One instance, I still remember, whenever I was asked to write a general essay in school, I want my father to do it for me. He use to tell me to think over the topic myself, read books about it and pool ideas and information about it. Many days he has requested me to paraphrase and write the essay in my own words and seek his help only for final correction. But I use to please him and make him to write for me. One day, my dad was out of station and the very next day, I was asked to submit my essay. That was a dreadful day for me but also a unforgettable day in my life. I was scared to think over and write an essay as I was doubtful that I may go wrong. My dad was busy and I can't reach him over the phone, the day ended and I went to sleep with a puzzle about my tomorrow's submission. His words sounded in my mind "relying on others leads to fall" and immediately I got up and tried to write the essay myself as my father had told me. I completed and submitted the next day and though it had some mistakes, it gave me a great pleasure when I wrote myself. That day, I understood the happiness of doing the work ourselves. It made me feel good and confident. My dad's guidance and encouragement had helped me in many instances in my life to realize my self-potential and reduce my dependency on others.

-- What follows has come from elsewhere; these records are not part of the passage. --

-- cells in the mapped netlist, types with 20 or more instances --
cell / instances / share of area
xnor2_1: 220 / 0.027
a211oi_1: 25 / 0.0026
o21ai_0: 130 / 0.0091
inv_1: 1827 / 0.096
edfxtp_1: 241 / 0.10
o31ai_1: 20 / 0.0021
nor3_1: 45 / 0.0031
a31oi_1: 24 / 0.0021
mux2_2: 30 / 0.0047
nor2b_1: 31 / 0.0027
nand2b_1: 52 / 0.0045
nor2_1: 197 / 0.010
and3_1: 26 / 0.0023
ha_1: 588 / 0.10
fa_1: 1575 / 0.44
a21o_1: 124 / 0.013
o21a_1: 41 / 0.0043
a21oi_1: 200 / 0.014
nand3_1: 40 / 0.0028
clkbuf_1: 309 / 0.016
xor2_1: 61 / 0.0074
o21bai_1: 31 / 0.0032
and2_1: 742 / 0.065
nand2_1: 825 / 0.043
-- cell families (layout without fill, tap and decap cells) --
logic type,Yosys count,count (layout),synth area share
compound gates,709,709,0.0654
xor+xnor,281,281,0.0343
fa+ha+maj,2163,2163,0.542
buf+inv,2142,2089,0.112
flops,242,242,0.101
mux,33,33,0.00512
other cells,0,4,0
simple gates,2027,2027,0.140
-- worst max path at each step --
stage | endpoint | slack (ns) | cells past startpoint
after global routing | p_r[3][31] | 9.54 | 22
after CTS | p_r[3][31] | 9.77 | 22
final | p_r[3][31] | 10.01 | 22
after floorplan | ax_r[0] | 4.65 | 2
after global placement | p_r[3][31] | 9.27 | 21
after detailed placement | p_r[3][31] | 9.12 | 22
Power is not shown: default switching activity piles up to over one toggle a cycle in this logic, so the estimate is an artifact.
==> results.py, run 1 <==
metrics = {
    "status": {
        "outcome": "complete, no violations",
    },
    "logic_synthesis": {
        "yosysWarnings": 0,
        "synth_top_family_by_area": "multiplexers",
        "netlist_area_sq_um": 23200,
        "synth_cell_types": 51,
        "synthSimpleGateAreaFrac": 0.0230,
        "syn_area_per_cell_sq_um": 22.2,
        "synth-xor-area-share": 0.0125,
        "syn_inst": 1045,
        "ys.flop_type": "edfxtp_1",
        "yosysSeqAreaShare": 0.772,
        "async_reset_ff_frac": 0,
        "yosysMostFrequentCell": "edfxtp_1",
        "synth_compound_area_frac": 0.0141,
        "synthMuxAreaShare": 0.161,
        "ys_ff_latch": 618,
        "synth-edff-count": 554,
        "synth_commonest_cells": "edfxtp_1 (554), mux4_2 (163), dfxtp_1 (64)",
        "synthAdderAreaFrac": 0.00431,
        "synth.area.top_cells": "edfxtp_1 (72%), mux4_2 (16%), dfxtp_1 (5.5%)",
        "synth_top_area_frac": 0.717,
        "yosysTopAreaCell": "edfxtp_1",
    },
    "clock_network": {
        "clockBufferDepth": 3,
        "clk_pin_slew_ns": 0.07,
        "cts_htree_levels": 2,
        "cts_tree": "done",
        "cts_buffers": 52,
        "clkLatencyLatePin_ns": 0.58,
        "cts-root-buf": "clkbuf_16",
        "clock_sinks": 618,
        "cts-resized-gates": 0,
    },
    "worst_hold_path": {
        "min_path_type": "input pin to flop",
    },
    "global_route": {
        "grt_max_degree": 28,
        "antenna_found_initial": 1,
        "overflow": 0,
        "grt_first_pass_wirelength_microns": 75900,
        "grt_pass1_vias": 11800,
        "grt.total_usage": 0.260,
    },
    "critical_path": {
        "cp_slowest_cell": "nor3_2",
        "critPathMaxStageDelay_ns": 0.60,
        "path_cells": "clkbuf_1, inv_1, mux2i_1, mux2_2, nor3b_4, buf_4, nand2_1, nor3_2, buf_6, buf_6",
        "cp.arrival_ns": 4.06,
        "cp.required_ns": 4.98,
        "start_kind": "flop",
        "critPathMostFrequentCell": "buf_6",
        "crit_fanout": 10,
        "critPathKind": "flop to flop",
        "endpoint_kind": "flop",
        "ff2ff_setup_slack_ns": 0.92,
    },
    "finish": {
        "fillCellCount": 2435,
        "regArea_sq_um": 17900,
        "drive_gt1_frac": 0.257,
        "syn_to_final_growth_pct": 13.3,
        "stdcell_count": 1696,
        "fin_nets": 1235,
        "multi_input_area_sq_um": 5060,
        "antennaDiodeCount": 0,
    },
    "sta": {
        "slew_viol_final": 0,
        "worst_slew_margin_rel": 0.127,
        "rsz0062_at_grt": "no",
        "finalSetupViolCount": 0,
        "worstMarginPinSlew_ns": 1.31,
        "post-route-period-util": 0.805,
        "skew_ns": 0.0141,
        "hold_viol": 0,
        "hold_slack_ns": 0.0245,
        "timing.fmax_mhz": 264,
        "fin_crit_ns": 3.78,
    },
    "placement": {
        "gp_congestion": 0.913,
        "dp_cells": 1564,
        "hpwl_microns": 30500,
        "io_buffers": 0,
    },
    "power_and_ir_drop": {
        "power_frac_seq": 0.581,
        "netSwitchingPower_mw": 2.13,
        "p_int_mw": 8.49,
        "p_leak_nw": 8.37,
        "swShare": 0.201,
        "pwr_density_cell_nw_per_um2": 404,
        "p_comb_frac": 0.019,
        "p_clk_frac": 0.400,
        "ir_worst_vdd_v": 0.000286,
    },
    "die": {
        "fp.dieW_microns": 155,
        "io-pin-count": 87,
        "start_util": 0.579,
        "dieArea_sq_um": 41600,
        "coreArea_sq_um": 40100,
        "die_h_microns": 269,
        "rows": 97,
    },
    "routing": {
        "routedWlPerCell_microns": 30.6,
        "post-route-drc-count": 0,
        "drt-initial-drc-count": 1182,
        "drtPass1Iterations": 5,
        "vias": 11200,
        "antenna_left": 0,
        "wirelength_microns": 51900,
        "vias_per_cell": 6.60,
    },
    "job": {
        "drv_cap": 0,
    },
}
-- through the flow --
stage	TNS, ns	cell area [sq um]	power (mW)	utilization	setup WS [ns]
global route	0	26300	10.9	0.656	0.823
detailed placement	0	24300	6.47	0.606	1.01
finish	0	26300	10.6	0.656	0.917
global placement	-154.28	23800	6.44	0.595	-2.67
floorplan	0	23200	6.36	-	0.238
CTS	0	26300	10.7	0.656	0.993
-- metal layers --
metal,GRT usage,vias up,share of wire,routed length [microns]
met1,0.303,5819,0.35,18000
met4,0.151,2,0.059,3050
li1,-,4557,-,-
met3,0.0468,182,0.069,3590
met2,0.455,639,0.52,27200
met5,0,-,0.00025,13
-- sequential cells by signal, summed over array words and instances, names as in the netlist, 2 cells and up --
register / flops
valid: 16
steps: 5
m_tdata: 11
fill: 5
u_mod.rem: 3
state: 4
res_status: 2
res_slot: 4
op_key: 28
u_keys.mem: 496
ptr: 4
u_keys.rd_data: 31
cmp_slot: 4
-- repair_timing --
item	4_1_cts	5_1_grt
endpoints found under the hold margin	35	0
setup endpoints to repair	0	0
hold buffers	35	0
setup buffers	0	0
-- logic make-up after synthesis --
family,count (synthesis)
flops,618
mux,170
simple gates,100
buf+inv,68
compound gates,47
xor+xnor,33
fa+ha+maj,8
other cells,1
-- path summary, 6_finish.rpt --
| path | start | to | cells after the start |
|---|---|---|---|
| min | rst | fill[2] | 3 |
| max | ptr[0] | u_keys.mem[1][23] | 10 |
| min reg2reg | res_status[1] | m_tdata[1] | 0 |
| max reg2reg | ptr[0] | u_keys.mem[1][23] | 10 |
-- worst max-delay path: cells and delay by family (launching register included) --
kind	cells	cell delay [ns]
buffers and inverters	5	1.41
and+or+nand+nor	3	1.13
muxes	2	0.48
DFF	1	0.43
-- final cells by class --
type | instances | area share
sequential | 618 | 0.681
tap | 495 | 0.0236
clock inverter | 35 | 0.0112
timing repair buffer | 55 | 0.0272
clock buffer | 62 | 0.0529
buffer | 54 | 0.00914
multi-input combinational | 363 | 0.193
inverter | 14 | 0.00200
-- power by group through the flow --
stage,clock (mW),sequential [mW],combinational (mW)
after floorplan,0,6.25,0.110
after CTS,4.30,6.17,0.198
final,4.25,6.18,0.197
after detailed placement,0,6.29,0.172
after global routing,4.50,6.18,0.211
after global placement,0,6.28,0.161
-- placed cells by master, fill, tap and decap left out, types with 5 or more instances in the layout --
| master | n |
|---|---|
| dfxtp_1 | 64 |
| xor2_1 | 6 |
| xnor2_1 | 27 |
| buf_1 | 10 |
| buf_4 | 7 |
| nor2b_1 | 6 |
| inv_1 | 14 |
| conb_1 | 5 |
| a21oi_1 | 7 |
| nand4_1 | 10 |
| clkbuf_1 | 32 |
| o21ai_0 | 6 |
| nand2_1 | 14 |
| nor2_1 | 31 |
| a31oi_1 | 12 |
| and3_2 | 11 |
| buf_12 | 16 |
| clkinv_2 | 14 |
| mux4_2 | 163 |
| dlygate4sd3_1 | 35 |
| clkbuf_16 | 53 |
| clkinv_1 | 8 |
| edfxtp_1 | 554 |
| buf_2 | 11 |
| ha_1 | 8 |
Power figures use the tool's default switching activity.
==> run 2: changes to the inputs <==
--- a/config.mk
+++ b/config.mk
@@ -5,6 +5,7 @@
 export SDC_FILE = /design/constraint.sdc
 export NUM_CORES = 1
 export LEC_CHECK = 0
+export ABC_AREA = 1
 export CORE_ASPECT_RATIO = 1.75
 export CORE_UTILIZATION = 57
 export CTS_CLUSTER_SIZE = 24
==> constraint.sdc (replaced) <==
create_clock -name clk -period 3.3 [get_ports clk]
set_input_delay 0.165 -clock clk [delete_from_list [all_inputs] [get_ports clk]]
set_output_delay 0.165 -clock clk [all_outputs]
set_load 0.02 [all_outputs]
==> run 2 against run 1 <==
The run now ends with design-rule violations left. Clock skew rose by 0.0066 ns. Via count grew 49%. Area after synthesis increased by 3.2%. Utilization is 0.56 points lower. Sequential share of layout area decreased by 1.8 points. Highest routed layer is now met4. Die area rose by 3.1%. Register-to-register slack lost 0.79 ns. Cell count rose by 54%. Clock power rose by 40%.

It may be a dress selection, arranging a party, or some quarrel with friends, I feel too difficult to handle the situation and to take decisions without his help. Once, When I went to seek his assistance, he encouraged me to think over and solve the problem myself. He complimented me that I am strong and wise enough to handle all kind of situations. Then I went to bed and slept.

How I developed as a self-reliant Person?

Morning, I got surprised to see this piece of note from my dad.

Dear Yashi,
                  Don't be disappointed since I never gave a solution for your problem. Self-help is the best help. Please think over what you want and how you want your things to be and seek your own reliable help before seeking others. Whenever to take decision or to do some work, take over that work as responsibility, think that nobody can do it more better than you and try to plan and execute that task.  Don't be afraid and depend on others. Give a try and do it yourself boldly. You are the architect of your life. You alone know what you want and so nobody can make better plans and decisions for you. All time all your decisions may not go correct. But it gives you a experience and helps you to learn a valuable life lesson and also foster your self-confidence and makes you a self-reliant person who can best survive in the society and can live the life as they want to live independently with balanced emotions and can have a full control over the life without being affected by remarks of others or by any events . Experience alone can makes everyone perfect. I can now give you a solution or take decisions for you easily but it will not be a real solution for your problem. You must think over and do things yourself to encounter a personal experience in your life. Don't blindly seek my help, right or wrong give a try and before executing, if you come to consult with me for implementing it, I will be very happy person to help you. I love and even I will be so pleased to share my ideas to enrich yours and also to correct and guide you if you were wrong. But if you never give a try to do or take decisions independently,  you can't get any experience and you will lose your capability to survive independently. I am sure that you can manage things yourself well and hope you think over it.

Let us talk tonight.

With lots of love,

Dad.



Like this in difficult situation, whenever I am struggling with complex emotions, he without taking decisions had helped me to solve the problem myself.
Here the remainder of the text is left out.